A chance encounter on a Mexico City street took a young filmmaker on a wild detour to making one of 2019’s most thrilling documentaries, which gives the notion of “ambulance chasing” a whole new meaning.
In “Midnight Family,” which made the Academy Award shortlist for documentary feature, audiences meet the Ochoas — primarily father Fer, his teenage son, and driver Juan, and younger son Josué, not yet an adolescent — who run one of the city’s fiercely competitive ambulance-for-hire services. These private operations fulfill an urgent need: The city’s 9 million residents are served only by some 45 state-owned ambulances. Each night, the Ochoas race through the neon-drenched streets of one of the world’s most densely populated cities, using a scanner to monitor police reports as they gun hard to reach accident victims — and other prospective clients — before another service gets there.
Luke Lorentzen was 23 and new to Mexico City, where he was frustrated trying to assemble a different project. One day in December 2015 he came upon the Ochoas’ ambulance, parked in front of his apartment. They invited him to ride along.
“That first evening I just saw this whole underworld of for-profit health care that really shocked me,” Lorentzen said, “and made me feel a lot of different things, all while enjoying the experience of being with this family.”
The film, which won a special jury award for cinematography at the Sundance Film Festival and the grand jury award at England’s Sheffield Doc/Fest, immerses audiences in that experience, putting them behind the wheel of the Ochoas’ cramped emergency vehicle. The compact space heightens the visceral situations the family encounters — as they collect bloodied and emotionally distraught patients — and the sometimes eccentric dynamics among its members.
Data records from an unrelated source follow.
[src/rtl/mul_div_pkg.sv]
// Shared definitions for the sequential multiply/divide blocks and their sequencer.
// Holds the latencies and the phase type that decodes the multiplier step counter.
package mul_div_pkg;

    typedef enum logic [1:0] {
        PH_LOAD,
        PH_ITER,
        PH_SIGN,
        PH_HOLD
    } mul_phase_e;

    function automatic int MUL_LAT(input int data_w);
        return data_w + 2;
    endfunction

    function automatic int DIV_LAT(input int data_w);
        return data_w + 4;
    endfunction

endpackage

[src/rtl/mul_shiftadd.sv]
// Sequential shift-and-add multiplier, one multiplier bit per clock, signed or unsigned.
// en high starts and holds an operation; done flags a valid product until en falls.
module mul_shiftadd
    import mul_div_pkg::*;
#(
    parameter int DATA_W = 32
) (
    input  logic                  clk,
    input  logic                  rst_n,
    input  logic                  en,
    input  logic                  sign,
    input  logic [DATA_W-1:0]     multiplicand,
    input  logic [DATA_W-1:0]     multiplier,
    output logic                  done,
    output logic [2*DATA_W-1:0]   product
);

    localparam int PC_W = $clog2(DATA_W + 3) + 1;

    localparam logic [PC_W-1:0] LOAD     = '0;
    localparam logic [PC_W-1:0] ITER_END = PC_W'(DATA_W);
    localparam logic [PC_W-1:0] SIGN     = PC_W'(DATA_W + 1);
    localparam logic [PC_W-1:0] HOLD     = PC_W'(MUL_LAT(DATA_W));

    logic [PC_W-1:0]   pc;
    logic [2*DATA_W:0] p;
    logic [DATA_W-1:0] a_reg;
    logic              neg;
    logic [DATA_W:0]   sum;
    mul_phase_e        phase;

    // Two's-complement magnitude; the most negative value maps to itself,
    // which is already its correct unsigned magnitude.
    function automatic logic [DATA_W-1:0] mag(input logic [DATA_W-1:0] x, input logic s);
        return (s & x[DATA_W-1]) ? -x : x;
    endfunction

    always_comb begin
        phase = PH_HOLD;
        if (pc == LOAD)
            phase = PH_LOAD;
        else if (pc <= ITER_END)
            phase = PH_ITER;
        else if (pc == SIGN)
            phase = PH_SIGN;
    end

    // p[2*DATA_W] is the guard bit above the running sum; it is always zero
    // after a shift, so including it is the same as zero-extending.
    assign sum = {p[2*DATA_W], p[2*DATA_W-1:DATA_W]} + (p[0] ? {1'b0, a_reg} : '0);

    // NOTE: state registers use non-blocking assignments so every branch reads
    // the pre-edge values of pc and p, exactly like the hardware flops.
    always_ff @(posedge clk or negedge rst_n) begin
        if (!rst_n) begin
            pc    <= '0;
            p     <= '0;
            done  <= 1'b0;
            a_reg <= '0;
            neg   <= 1'b0;
        end else if (!en) begin
            // NOTE: a_reg and neg are reloaded on every LOAD, so they need no
            // synchronous clear here.
            pc   <= '0;
            p    <= '0;
            done <= 1'b0;
        end else begin
            unique case (phase)
                PH_LOAD: begin
                    a_reg <= mag(multiplicand, sign);
                    p     <= {{(DATA_W + 1){1'b0}}, mag(multiplier, sign)};
                    neg   <= sign & (multiplicand[DATA_W-1] ^ multiplier[DATA_W-1]);
                    pc    <= pc + PC_W'(1);
                end
                PH_ITER: begin
                    p  <= {1'b0, sum, p[DATA_W-1:1]};
                    pc <= pc + PC_W'(1);
                end
                PH_SIGN: begin
                    p[2*DATA_W-1:0] <= neg ? -p[2*DATA_W-1:0] : p[2*DATA_W-1:0];
                    done            <= 1'b1;
                    pc              <= pc + PC_W'(1);
                end
                PH_HOLD: begin
                    pc <= HOLD;
                end
                default: begin
                    pc <= HOLD;
                end
            endcase
        end
    end

    assign product = p[2*DATA_W-1:0];

endmodule

[config.mk]
export PLATFORM = sky130hd
export DESIGN_NAME = mul_shiftadd
export DESIGN_NICKNAME = d
export VERILOG_FILES = /design/src/rtl/mul_div_pkg.sv /design/src/rtl/mul_shiftadd.sv
export SDC_FILE = /design/constraint.sdc
export NUM_CORES = 1
export LEC_CHECK = 0
export ABC_AREA = 1
export CORE_ASPECT_RATIO = 0.75
export CORE_UTILIZATION = 45
export DETAILED_ROUTE_END_ITERATION = 10
export PLACE_DENSITY = 0.65
export SLEW_MARGIN = 30
export SYNTH_ARGS = -nofsm -noshare
export SYNTH_HDL_FRONTEND = slang
export SYNTH_SLANG_ARGS = --single-unit
[constraint.sdc]
create_clock -name clk -period 3.5 [get_ports clk]
set_clock_uncertainty 0.05 [all_clocks]
set_input_delay 0.525 -clock clk [delete_from_list [all_inputs] [get_ports clk]]
set_output_delay 0.525 -clock clk [all_outputs]
set_load 0.005 [all_outputs]
Yosys cells after proc, flatten, opt, wreduce, memory -nomap -nowiden
Index checks and enable logic that the tools add are counted.
{"block": "word_totals", "wordCells": 44, "regBits": 106, "out_inout_bits": 65, "in_bits": 68}
{"block": "op_classes", "addsub": 5, "n_reduce_logical": 6, "n_mux": 14, "n_bitwise": 4, "eq_ne": 8, "n_lt_le_gt_ge": 1}
{"op": "$pmux W64 S3", "count": 1}
{"op": "$mux W32", "count": 3}
{"op": "$mux W65", "count": 1}
{"op": "$mux W64", "count": 1}
{"op": "$neg A32 Y32", "count": 2}
{"op": "$neg A64 Y64", "count": 1}
{"op": "$add A33 B32 Y33", "count": 1}
{"op": "$pmux W7 S2", "count": 1}
{"op": "$add A7 B1 Y7 const B", "count": 1}
{"op": "$eq A7 B6 Y1 const B", "count": 1}
{"op": "$le A7 B6 Y1 const B", "count": 1}
{"op": "$logic_not A7 Y1", "count": 1}
{"op": "$mux W7", "count": 1}
{"op": "$eq A2 B2 Y1 const B", "count": 2}
{"op": "$mux W1", "count": 4}
{"op": "$mux W2", "count": 2}
{"op": "$ne A4 B1 Y1 const B", "count": 1}
{"op": "$reduce_and A2 Y1", "count": 2}
{"op": "$and A1 B1 Y1", "count": 3}
{"op": "$ne A3 B3 Y1 const B", "count": 1}
{"op": "$reduce_or A3 Y1", "count": 1}
{"op": "$eq A2 B1 Y1 const B", "count": 1}
{"op": "$logic_not A2 Y1", "count": 1}
{"op": "$ne A2 B1 Y1 const B", "count": 1}
{"op": "other kinds (3)", "count": 3}

Depth between registers and ports, before layout
Gate-level depths: netlist (run 1).
{"block": "logic_depth", "ltp_word": 8, "mapped_depth": 20, "depth_no_buf": 18}

Worst setup path before layout (run 1)
No wires, ideal clock.
{"block": "synth_path", "path_type": "register to register", "from": "register p[0]", "to": "register p[47]", "n_path_buf": 2, "required_time_ps": 3332, "path_slack_ps": 1044, "setup_time_ps": 118, "stages_incl_launch_ff": 20, "arrival_ps": 2288, "path_cell_list": "dfrtp_1 -> buf_6 -> clkbuf_1 -> nand2_1 -> inv_1 -> ha_1 -> inv_1 -> fa_1 -> inv_1 -> nand3_1 -> nand3_1 -> nand2_1 -> nand2_1 -> nand2_1 -> nand2_1 -> nand2_1 -> nand3_1 -> nand2_1 -> nand2_1 -> o21ai_2"}
{"block": "synth_between", "elab_chain_cells": 4}
{"element": "from (decl)", "line_no": "mul_shiftadd.sv:26", "rtl": "logic [2*DATA_W:0] p;"}
{"element": "from (signal assigned)", "line_no": "mul_shiftadd.sv:71", "rtl": "p <= {{(DATA_W + 1){1'b0}}, mag(multiplier, sign)};"}
{"element": "from (signal assigned)", "line_no": "mul_shiftadd.sv:76", "rtl": "p <= {1'b0, sum, p[DATA_W-1:1]};"}
{"element": "from (signal, indexed assignment)", "line_no": "mul_shiftadd.sv:80", "rtl": "p[2*DATA_W-1:0] <= neg ? -p[2*DATA_W-1:0] : p[2*DATA_W-1:0];"}
{"element": "$neg A64 Y64 / $mux W32 (equally long branches)", "line_no": "mul_shiftadd.sv:80, mul_shiftadd.sv:50"}
{"element": "$mux W64 / $add A33 B32 Y33 (equally long branches)", "line_no": "mul_shiftadd.sv:80, mul_shiftadd.sv:50"}
{"element": "$pmux W64 S3 *", "line_no": "mul_shiftadd.sv:68", "rtl": "unique case (phase)"}
{"element": "$mux W65 *", "line_no": "mul_shiftadd.sv:61", "rtl": "end else if (!en) begin"}
Every way passes the cells marked *; elsewhere a longest branch is shown, timed or not. The select of a mux whose other input is x is not followed.
A chain may end at the register's enable or synchronous reset.

Final worst setup path (run 1)
{"block": "layout_path", "from": "register p[0]", "to": "register p[52]"}
Same word-level chain as after synthesis.

==> qor.txt, run 1 <==
Outcome - complete, no violations
Post-synth ARST share - 100%
Overall Global Routing Usage - 33.3%
Max reg flops - 64
CTS tree - done
Drt pass-1 iters - 6
RSZ-0062 raised after global routing - false
Worst vdd ir - 0.258 mV
Number of clock sinks - 105
Total gr overflow - 0
Fin area - 13500 sq um
Mapped Cells - 2028
Ordered cell list for the critical path - buf_4 > nand2_1 > inv_1 > ha_1 > nand2_1 > nor2_1 > and2_1 > nand2_1 > nand2_1 > nand2_1 > nand2_1 > nand2_1 > nand3_1 > nand2_1 > nand2_1 > nand2_1
Placement Rows - 50
WP data arrival - 3.01 ns
Final ANT Viol Nets - 0
Worst setup SP type - register
Min Hold Slack - 0.147 ns
Min Clock Period, post-route - 2.80 ns
Crit path max fanout - 31
Max stage delay on crit path - 0.44 ns
Max cap viols - 0
# Post-CTS Setup Buffers - 0
Area added between synthesis and finish - 16.7%
Pin count of the biggest net entering global routing - 57
Core Region - 25100 sq um
Skew-Pair Late Insertion Delay - 0.38 ns
Clk buf depth - 2
Fmax - 357 MHz
First-pass GRT wire length - 68100 um
Setup WS post-layout - 0.702 ns
Area of the die - 26400 sq um
Total power - 0.00454 W
Vias in the first global route - 11900
Die height - 141 um
DRT iter0 DRCs - 1487
Via count - 13500
Die Wd - 187 um
Worst Setup Path Type - reg -> reg
Most numerous cell on the critical path - nand2_1
CTS root buf - clkbuf_16
CP required - 3.71 ns
Met3 WL - 5020 um
Dpl hpwl - 35000 um
Pleak - 7.10 nW
Final worst path period share - 79.9%
Number of I/O port buffers - 132
Synth Area per Inst - 5.71 sq um
Ports - 133
Wire length per cell - 17.7 um
Metal2 WL - 16800 um
M1 WL - 21600 um
Post-Place Worst Slack - 0.636 ns
Power density cells - 336 nW/um^2
DRC - 0
Proportion of layout cells with a drive suffix above 1 - 4.25%
Netlist cell types - 52
Vias per inst - 5.46
Hold Fails Final Rpt - 0
CTS hold repair buffers - 0
R2R Setup Slk - 0.70 ns
Max-slew headroom - 42.8%
Placed inst area - 13200 sq um
Area of the multi-input gates - 7580 sq um
Number of synthesized register bits - 105
Final-layout fill cell count - 2675
Nets - 2249
Crit. End Element - register
Sequential share of the synthesized area - 22.7%
CTS buffer count - 9
Synth Warn # - 0
Min-delay worst type - in -> async
FF/Latch Area - 2630 sq um
Top Metal Used - met4
Slowest-stage cell, CP - dfrtp_1
Initial antenna violation count - 0
Final RePlAce weighted congestion - 1.00
Final Max Tran Viols - 0
TNS Setup - 0 ns
Slew @ Worst Pin - 0.852 ns
Clock slew at reported path FFs - 0.09 ns
Initial Util - 46.2%
Syn Nets - 2139
Diode count - 0
Setup violators final - 0
H-tree depth - 3
Mapped cell area - 11600 sq um
Dominant synthesized flop cell - dfrtp_1
Post-CTS resize count - 0
Final wirelength - 43800 um
Post-synth EDFFs - 0
### config.mk
export PLATFORM = sky130hd
export DESIGN_NAME = bresen_line
export DESIGN_NICKNAME = d
export VERILOG_FILES = /design/src/rtl/bresen_line.sv
export SDC_FILE = /design/constraint.sdc
export NUM_CORES = 1
export LEC_CHECK = 0
export ABC_AREA = 0
export BUFFER_PORTS_ARGS = -buffer_cell sky130_fd_sc_hd__clkbuf_2
export CORE_MARGIN = 10
export CORE_UTILIZATION = 45
export CTS_CLUSTER_DIAMETER = 40
export CTS_CLUSTER_SIZE = 24
export DETAILED_ROUTE_END_ITERATION = 8
export GPL_ROUTABILITY_DRIVEN = 1
export GPL_TIMING_DRIVEN = 0
export HOLD_SLACK_MARGIN = 0.02
export PLACE_DENSITY_LB_ADDON = 0.08
export SYNTH_ARGS = -nofsm -noshare
export SYNTH_HDL_FRONTEND = slang
export SYNTH_SLANG_ARGS = --single-unit
### constraint.sdc
create_clock -name clk -period 5.55 [get_ports clk]
set_clock_uncertainty 0.2 [all_clocks]
set_input_delay 0.8325 -clock clk [delete_from_list [all_inputs] [get_ports clk]]
set_output_delay 0.8325 -clock clk [all_outputs]
set_load 0.005 [all_outputs]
Lorentzen, who rode with and filmed the Ochoas until early 2018, found the excitement (and existential moodiness) of the nightly runs could be captured with minimal tools. He worked as a one-man crew, with one camera strapped to the ambulance’s hood and another in his hands. The filmmaker built confidence over a long series of rides, working limitations — a single 24mm lens, the tight space inside the vehicle — to his advantage.
The nocturnal shoots also provide a glimpse of an urban wonderland most people don’t see. “I was so excited about just how beautiful and alluring Mexico City is at night,” he said. “There are so many different neon colors.” Lorentzen said he was as likely to think of the visual compositions of the late Austrian documentarian Michael Glawogger (“Whore’s Glory,” “Workingman’s Death”) as David Fincher while behind the camera, working almost entirely with available light.
He also looked to the obsessive experiential quality of documentaries out of Harvard’s Sensory Ethnography Lab, with their knack for giving moving images a tactile expressiveness. That approach gives the film’s craziest sequences a rollercoaster immediacy.
One high-speed run, in which Juan hit the pedal to brake ahead of a rival ambulance, bristles like an excerpt from “The Fast and the Furious.” Lorentzen was too wrapped up in such moments to worry much about the risks.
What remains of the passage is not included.